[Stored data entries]
Segment Open
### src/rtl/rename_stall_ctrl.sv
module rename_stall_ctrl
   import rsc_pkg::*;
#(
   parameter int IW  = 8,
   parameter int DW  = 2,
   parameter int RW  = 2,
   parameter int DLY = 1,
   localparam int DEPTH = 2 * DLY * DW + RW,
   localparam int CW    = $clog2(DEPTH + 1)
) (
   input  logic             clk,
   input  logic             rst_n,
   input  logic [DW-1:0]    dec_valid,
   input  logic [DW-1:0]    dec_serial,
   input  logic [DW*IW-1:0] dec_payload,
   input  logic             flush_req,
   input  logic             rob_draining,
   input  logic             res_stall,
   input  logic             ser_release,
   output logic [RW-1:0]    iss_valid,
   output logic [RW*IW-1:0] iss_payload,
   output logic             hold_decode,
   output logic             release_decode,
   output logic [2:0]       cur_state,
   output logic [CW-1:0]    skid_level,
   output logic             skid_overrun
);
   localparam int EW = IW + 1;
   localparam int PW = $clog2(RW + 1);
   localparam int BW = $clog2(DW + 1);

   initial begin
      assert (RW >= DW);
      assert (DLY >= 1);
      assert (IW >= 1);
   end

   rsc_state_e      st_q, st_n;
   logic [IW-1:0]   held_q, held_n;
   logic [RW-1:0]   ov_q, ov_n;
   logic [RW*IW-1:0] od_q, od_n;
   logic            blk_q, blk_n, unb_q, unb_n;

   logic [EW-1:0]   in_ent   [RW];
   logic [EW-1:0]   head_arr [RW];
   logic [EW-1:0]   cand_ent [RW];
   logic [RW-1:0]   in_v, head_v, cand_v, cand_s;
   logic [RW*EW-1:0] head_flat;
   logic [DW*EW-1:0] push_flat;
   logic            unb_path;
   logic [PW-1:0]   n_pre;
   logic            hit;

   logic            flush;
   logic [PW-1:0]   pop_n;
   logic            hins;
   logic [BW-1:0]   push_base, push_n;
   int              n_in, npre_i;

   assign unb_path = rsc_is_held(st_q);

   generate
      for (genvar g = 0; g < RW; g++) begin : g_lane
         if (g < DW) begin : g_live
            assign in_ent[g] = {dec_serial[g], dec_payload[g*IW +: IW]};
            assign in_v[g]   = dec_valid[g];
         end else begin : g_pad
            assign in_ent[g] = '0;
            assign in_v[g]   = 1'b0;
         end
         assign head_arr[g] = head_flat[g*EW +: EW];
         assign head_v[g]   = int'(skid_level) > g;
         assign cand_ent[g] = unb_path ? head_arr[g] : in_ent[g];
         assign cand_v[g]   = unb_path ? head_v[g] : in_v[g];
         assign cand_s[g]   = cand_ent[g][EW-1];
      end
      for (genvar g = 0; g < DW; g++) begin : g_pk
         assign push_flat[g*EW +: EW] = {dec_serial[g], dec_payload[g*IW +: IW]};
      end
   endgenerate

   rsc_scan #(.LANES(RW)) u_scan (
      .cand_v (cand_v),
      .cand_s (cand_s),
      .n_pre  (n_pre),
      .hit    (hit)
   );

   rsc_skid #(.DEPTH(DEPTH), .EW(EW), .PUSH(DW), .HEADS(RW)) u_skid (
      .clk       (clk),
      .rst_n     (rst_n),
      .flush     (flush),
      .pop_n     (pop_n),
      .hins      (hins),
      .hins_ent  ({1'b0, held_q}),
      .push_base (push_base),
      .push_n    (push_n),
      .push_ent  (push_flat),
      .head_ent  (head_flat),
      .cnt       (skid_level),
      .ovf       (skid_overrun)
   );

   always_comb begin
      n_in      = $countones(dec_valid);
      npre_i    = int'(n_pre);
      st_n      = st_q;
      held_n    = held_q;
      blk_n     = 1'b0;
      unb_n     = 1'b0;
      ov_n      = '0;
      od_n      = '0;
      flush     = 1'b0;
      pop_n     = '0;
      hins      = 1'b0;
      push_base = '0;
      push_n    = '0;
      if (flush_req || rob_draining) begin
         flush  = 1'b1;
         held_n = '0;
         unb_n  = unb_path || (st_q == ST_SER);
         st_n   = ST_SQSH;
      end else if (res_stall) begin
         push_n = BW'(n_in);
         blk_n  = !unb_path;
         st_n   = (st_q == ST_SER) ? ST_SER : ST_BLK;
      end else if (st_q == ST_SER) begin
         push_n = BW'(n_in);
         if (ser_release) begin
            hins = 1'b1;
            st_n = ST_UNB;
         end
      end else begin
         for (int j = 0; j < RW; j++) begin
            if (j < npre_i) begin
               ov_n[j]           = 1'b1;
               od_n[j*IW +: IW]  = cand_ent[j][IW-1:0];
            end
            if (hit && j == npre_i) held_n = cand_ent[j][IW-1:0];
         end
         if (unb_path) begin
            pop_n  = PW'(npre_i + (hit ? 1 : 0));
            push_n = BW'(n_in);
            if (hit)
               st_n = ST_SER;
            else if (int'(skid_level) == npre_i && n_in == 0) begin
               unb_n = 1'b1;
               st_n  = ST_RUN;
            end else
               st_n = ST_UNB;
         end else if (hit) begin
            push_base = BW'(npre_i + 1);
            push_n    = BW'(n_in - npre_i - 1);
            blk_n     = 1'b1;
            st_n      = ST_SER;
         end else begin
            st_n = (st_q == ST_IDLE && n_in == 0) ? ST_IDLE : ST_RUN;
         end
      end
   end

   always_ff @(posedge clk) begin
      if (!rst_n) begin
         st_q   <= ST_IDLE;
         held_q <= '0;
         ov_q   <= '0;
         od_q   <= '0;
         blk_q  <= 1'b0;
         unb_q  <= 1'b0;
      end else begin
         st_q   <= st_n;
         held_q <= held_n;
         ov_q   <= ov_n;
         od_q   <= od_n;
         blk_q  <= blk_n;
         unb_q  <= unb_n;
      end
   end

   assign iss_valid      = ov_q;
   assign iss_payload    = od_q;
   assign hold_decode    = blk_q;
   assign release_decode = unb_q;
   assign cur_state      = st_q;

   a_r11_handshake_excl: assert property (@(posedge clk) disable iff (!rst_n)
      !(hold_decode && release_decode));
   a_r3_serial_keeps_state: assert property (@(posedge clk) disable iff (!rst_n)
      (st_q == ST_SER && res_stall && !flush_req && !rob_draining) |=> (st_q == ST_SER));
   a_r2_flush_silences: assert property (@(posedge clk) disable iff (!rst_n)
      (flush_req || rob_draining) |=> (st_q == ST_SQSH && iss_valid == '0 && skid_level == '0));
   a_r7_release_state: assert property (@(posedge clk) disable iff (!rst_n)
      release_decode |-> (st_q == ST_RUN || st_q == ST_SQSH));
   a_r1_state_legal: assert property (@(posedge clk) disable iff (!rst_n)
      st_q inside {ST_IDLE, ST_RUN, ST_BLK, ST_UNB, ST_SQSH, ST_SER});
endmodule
Segment Closed
Segment Open
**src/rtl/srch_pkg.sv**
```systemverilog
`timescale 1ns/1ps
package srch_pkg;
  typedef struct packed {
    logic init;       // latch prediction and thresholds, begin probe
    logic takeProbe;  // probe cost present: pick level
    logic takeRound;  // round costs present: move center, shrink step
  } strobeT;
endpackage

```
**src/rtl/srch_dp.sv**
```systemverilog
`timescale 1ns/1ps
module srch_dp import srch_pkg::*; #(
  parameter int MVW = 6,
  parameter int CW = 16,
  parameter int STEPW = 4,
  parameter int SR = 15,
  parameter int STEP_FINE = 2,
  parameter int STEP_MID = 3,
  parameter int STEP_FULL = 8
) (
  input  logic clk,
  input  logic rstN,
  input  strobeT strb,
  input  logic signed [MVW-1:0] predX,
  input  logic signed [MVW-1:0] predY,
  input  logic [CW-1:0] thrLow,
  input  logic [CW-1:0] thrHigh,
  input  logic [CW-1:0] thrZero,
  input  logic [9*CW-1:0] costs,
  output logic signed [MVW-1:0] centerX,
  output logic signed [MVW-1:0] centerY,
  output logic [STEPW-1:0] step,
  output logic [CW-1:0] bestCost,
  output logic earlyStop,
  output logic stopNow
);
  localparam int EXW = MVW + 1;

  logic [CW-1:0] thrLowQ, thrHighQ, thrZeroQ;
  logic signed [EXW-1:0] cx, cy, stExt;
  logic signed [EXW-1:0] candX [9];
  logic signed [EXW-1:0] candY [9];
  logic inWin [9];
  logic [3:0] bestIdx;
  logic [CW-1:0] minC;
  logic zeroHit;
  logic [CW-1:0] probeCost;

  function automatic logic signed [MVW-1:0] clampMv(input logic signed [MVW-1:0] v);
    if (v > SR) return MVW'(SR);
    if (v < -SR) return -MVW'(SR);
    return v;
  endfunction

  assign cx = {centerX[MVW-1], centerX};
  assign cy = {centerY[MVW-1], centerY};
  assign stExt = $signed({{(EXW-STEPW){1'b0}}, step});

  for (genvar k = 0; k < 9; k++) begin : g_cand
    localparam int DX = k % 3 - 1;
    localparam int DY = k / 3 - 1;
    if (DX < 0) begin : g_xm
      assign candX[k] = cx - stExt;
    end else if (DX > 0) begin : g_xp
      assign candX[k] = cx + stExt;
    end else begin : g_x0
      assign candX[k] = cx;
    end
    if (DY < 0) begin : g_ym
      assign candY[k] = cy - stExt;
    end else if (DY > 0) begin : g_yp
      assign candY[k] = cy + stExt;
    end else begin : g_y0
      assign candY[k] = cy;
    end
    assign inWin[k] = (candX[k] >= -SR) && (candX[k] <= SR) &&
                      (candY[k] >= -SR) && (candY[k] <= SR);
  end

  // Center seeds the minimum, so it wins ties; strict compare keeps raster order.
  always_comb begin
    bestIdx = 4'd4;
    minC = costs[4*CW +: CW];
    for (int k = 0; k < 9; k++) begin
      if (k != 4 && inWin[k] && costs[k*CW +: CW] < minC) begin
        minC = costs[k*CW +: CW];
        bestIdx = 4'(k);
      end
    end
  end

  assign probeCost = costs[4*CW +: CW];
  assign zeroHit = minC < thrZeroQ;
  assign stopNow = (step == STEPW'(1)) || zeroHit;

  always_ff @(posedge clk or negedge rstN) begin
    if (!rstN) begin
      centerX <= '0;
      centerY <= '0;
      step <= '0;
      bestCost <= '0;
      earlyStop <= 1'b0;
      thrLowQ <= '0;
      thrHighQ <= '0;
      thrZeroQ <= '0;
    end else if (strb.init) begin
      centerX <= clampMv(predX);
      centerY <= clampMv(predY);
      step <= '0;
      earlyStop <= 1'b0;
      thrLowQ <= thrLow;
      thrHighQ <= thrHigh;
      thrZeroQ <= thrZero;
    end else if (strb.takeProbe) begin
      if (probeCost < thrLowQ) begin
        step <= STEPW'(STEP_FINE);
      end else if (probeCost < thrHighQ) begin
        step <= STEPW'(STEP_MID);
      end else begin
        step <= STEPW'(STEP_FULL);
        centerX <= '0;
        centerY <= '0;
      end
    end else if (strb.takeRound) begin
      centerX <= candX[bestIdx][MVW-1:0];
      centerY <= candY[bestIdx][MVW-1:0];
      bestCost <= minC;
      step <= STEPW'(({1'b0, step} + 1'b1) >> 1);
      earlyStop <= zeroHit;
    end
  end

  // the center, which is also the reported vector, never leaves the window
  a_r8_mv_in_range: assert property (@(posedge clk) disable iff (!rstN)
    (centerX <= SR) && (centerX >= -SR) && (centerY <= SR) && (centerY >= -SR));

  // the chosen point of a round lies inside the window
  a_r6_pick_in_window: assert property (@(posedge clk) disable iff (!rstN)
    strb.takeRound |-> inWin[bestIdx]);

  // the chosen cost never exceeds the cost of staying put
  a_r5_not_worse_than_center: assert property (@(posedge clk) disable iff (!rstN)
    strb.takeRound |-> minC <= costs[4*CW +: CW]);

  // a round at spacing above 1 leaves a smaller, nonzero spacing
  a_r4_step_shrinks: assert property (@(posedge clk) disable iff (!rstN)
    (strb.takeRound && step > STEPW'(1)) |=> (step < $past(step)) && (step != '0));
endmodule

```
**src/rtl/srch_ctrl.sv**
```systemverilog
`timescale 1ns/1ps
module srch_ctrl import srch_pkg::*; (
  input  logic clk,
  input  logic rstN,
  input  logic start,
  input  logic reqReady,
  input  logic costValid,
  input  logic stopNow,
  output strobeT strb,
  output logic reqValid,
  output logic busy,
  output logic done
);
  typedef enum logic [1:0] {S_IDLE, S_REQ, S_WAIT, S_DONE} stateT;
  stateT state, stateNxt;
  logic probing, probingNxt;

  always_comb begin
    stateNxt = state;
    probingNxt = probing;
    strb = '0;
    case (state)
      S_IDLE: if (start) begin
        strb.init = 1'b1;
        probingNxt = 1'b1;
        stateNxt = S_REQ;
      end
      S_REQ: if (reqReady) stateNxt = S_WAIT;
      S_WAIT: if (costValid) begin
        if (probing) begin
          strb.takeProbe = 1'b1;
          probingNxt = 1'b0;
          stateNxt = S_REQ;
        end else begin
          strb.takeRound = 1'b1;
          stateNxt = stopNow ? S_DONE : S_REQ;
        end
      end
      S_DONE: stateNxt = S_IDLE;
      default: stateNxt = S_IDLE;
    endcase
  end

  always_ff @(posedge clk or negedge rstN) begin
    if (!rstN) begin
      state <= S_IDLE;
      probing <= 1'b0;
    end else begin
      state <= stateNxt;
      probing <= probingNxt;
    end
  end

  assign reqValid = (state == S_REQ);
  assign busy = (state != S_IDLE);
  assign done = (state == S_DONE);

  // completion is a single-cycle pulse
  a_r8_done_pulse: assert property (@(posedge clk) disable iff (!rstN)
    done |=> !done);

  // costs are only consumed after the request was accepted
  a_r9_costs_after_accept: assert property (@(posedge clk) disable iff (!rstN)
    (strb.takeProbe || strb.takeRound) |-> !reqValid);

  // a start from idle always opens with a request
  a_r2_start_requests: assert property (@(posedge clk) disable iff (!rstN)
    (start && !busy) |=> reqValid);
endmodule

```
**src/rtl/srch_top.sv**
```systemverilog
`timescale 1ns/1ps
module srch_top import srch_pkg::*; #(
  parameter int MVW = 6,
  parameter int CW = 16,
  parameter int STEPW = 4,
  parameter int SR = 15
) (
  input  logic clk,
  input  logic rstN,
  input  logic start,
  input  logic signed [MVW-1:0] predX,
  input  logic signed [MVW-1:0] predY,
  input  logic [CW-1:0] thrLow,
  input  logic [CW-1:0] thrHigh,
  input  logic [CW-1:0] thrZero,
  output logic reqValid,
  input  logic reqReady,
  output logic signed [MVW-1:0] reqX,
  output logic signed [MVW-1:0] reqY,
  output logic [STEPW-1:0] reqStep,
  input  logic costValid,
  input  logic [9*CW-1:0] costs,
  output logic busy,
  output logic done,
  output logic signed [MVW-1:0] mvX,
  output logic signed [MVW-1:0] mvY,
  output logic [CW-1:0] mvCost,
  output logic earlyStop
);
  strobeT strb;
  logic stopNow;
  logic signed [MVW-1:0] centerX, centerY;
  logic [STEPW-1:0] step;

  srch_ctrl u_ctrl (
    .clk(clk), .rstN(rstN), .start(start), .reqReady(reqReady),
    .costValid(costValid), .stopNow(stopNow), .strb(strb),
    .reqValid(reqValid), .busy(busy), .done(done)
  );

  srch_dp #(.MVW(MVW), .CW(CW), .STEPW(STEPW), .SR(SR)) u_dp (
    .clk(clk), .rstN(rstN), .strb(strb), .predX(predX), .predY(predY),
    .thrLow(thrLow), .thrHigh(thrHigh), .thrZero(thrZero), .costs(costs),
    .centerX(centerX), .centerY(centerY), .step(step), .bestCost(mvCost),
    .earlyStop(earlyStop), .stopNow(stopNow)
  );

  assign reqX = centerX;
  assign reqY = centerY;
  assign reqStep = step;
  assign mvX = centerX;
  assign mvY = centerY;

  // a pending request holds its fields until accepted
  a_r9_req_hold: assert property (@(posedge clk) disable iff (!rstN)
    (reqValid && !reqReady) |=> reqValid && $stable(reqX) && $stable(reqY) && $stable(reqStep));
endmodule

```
Segment Closed
EXERCISE: A single number is required: the count of lines in the data above that include the string "thrLowQ".

WRITTEN ANSWER: 4